The economics of mobile remain constrained in Korea, where it launched much earlier. People polled in the United States have expressed interest in the service as long as it’s free. That may or may not ultimately be a factor. The fact that broadcasters can provide mobile DTV for free is their one apparent advantage—unless fixed reception is any indication. Around 80 percent of Americans pay for TV at home when they can get it for free.

However, paid-for TV is about purchasing content. Mobile TV, on the other hand, is about repurchasing repurposed content on another platform. People have so far been somewhat indifferent to the concept. Growth of wireless broadband and the growing availability of mobile Web access will only fuel disinterest.

Yet free could still be a carrot, if there’s a reason to watch mobile TV; one that is unique to the platform. A content offering not yet discovered, but more than likely being imagined even now by a 16-year-old skateboarder.

It’s feasible for mobile DTV to break out for broadcasters if they debut an app so unusual as to be revolutionary, then market the dickens out of it. Like, ahem, Apple. Otherwise, it may just be another unfortunately wasted multicast populated with news clips, weather maps and reruns—or worse, a reason to watch TV.

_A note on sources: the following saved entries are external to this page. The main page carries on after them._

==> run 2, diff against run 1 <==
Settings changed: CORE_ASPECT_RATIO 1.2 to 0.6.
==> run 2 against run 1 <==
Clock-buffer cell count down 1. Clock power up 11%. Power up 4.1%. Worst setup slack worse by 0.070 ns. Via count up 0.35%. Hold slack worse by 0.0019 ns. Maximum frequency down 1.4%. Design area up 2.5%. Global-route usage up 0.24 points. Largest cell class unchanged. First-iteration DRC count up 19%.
[src/rtl/aes_round_scheduler_if.sv]
// Handshake and status bundle between the AES round-loop controller and its environment.
interface aes_round_scheduler_if #(
    parameter int unsigned TAG_W = 4
);
    logic             flush;
    logic             in_valid;
    logic             in_ready;
    logic             sel_new;
    logic             issue_valid;
    logic [7:0]       issue_rcon;
    logic             issue_final;
    logic             retire_valid;
    logic [TAG_W-1:0] retire_tag;
    logic [4:0]       occupancy;
    logic [15:0]      blocks_done;

    // Environment side: drives flush/in_valid, observes everything else.
    modport master (
        output flush,
        output in_valid,
        input  in_ready,
        input  sel_new,
        input  issue_valid,
        input  issue_rcon,
        input  issue_final,
        input  retire_valid,
        input  retire_tag,
        input  occupancy,
        input  blocks_done
    );

    // Scheduler side.
    modport slave (
        input  flush,
        input  in_valid,
        output in_ready,
        output sel_new,
        output issue_valid,
        output issue_rcon,
        output issue_final,
        output retire_valid,
        output retire_tag,
        output occupancy,
        output blocks_done
    );
endinterface
===== src/rtl/kyber_arith_pkg.sv =====
// Shared mod-q arithmetic types and constants for the Kyber coefficient datapath.
// The CONV_M/CONV_R states exist only when MONT_ACC_CONVERT_EN is defined.
package kyber_arith_pkg;

  localparam int MOD     = 3329;
  localparam int MOD_INV = 3327;
  localparam int R2_MOD  = 2385;
  localparam int WIDTH   = 12;

  typedef logic [WIDTH-1:0] coeff_t;

  typedef enum logic [2:0] {
    IDLE,
    ACC,
`ifdef MONT_ACC_CONVERT_EN
    CONV_M,
    CONV_R,
`endif
    HOLD
  } acc_state_e;

  // Both operands must already be in [0, q-1]; one conditional subtract suffices.
  function automatic coeff_t mod_add(coeff_t a, coeff_t b);
    logic [WIDTH:0] s;
    s = {1'b0, a} + {1'b0, b};
    return (s >= (WIDTH+1)'(MOD)) ? coeff_t'(s - (WIDTH+1)'(MOD)) : coeff_t'(s);
  endfunction

endpackage


===== src/rtl/mont_acc_reduce_if.sv =====
// Term input stream and packet result stream of the modular accumulator.
interface mont_acc_reduce_if #(
  parameter int WIDTH = 12,
  parameter int CW    = 9
);
  logic             in_valid;
  logic             in_ready;
  logic [WIDTH-1:0] in_data;
  logic             in_last;
  logic             out_valid;
  logic             out_ready;
  logic [WIDTH-1:0] out_data;
  logic [CW-1:0]    out_count;
  logic             out_overrun;

  modport master (
    output in_valid, in_data, in_last, out_ready,
    input  in_ready, out_valid, out_data, out_count, out_overrun
  );

  modport slave (
    input  in_valid, in_data, in_last, out_ready,
    output in_ready, out_valid, out_data, out_count, out_overrun
  );
endinterface


===== src/rtl/mont_reduce_2stage.sv =====
// Two-stage registered Montgomery REDC: stage 1 latches m = a*(-q^-1) mod 2^12,
// stage 2 latches (a + m*q) >> 12 after one conditional subtract of q.
module mont_reduce_2stage #(
  parameter int MOD     = kyber_arith_pkg::MOD,
  parameter int MOD_INV = kyber_arith_pkg::MOD_INV
) (
  input  logic                    clk,
  input  logic                    rst_n,
  input  logic                    start,
  input  kyber_arith_pkg::coeff_t a,
  output logic                    valid,
  output kyber_arith_pkg::coeff_t res
);
  import kyber_arith_pkg::*;

  localparam int     TW    = 2*WIDTH + 1;
  localparam coeff_t MOD_C = coeff_t'(MOD);
  localparam coeff_t INV_C = coeff_t'(MOD_INV);

  coeff_t           a_q, m_q, m_next, res_next;
  logic [TW-1:0]    t_full;
  logic [WIDTH:0]   t;
  logic             busy;

  assign m_next   = coeff_t'(a * INV_C);
  assign t_full   = TW'(a_q) + TW'(m_q) * TW'(MOD_C);
  assign t        = (WIDTH+1)'(t_full >> WIDTH);
  assign res_next = (t >= (WIDTH+1)'(MOD)) ? coeff_t'(t - (WIDTH+1)'(MOD)) : coeff_t'(t);

  // valid marks the cycle whose closing edge loads res.
  assign valid = busy;

  always_ff @(posedge clk or negedge rst_n) begin
    if (!rst_n) begin
      a_q  <= '0;
      m_q  <= '0;
      busy <= 1'b0;
      res  <= '0;
    end else begin
      busy <= start;
      if (start) begin
        a_q <= a;
        m_q <= m_next;
      end
      if (busy) res <= res_next;
    end
  end

endmodule
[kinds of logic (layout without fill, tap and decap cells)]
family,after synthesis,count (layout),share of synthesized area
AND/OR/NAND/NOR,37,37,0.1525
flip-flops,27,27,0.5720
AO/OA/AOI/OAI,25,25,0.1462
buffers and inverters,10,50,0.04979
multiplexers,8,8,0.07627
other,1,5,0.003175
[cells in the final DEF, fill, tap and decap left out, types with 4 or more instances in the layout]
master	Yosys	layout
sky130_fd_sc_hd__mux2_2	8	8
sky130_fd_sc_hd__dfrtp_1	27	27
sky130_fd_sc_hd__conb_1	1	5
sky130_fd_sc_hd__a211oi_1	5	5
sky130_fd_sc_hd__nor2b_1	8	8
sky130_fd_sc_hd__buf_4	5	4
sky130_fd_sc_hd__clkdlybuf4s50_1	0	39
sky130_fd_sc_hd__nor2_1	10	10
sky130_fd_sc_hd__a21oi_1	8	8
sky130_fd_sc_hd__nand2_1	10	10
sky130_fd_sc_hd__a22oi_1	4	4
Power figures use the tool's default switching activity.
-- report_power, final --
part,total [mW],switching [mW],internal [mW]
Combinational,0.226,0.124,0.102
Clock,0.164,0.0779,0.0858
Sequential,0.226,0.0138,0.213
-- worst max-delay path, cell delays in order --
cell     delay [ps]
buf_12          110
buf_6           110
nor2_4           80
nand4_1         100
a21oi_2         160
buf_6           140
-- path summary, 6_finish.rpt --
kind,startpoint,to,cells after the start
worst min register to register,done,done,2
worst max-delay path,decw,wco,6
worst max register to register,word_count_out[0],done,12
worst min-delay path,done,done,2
[config.mk]
export PLATFORM = sky130hd
export DESIGN_NAME = rv32i_wb_sched
export DESIGN_NICKNAME = d
export VERILOG_FILES = /design/src/rtl/rv32i_pkg.sv /design/src/rtl/rv32i_rr_arb2.sv /design/src/rtl/rv32i_wb_sched.sv
export SDC_FILE = /design/constraint.sdc
export NUM_CORES = 1
export LEC_CHECK = 0
export BUFFER_PORTS_ARGS = -buffer_cell sky130_fd_sc_hd__buf_2
export CAP_MARGIN = 10
export CORE_UTILIZATION = 40
export DETAILED_ROUTE_END_ITERATION = 12
export PLACE_DENSITY = 0.71
export SLEW_MARGIN = 10
export SYNTH_ARGS = -nofsm -noshare
export SYNTH_HDL_FRONTEND = slang
export SYNTH_SLANG_ARGS = --single-unit
[constraint.sdc]
create_clock -name clk_i -period 4.8 [get_ports clk_i]
set_input_delay 1.2 -clock clk_i [delete_from_list [all_inputs] [get_ports clk_i]]
set_output_delay 1.2 -clock clk_i [all_outputs]
set_load 0.01 [all_outputs]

The second scenario seems unlikely at this point, because, again, people continue to leave the TV on longer and longer. But the mobile video generation is watching TV and mom and dad’s. When the folks finally downsize to the condo in Boca, what’s left is the handset that people younger than 40 cannot live without. Broadcasters can have a substantial piece of that as long as they act rather than react.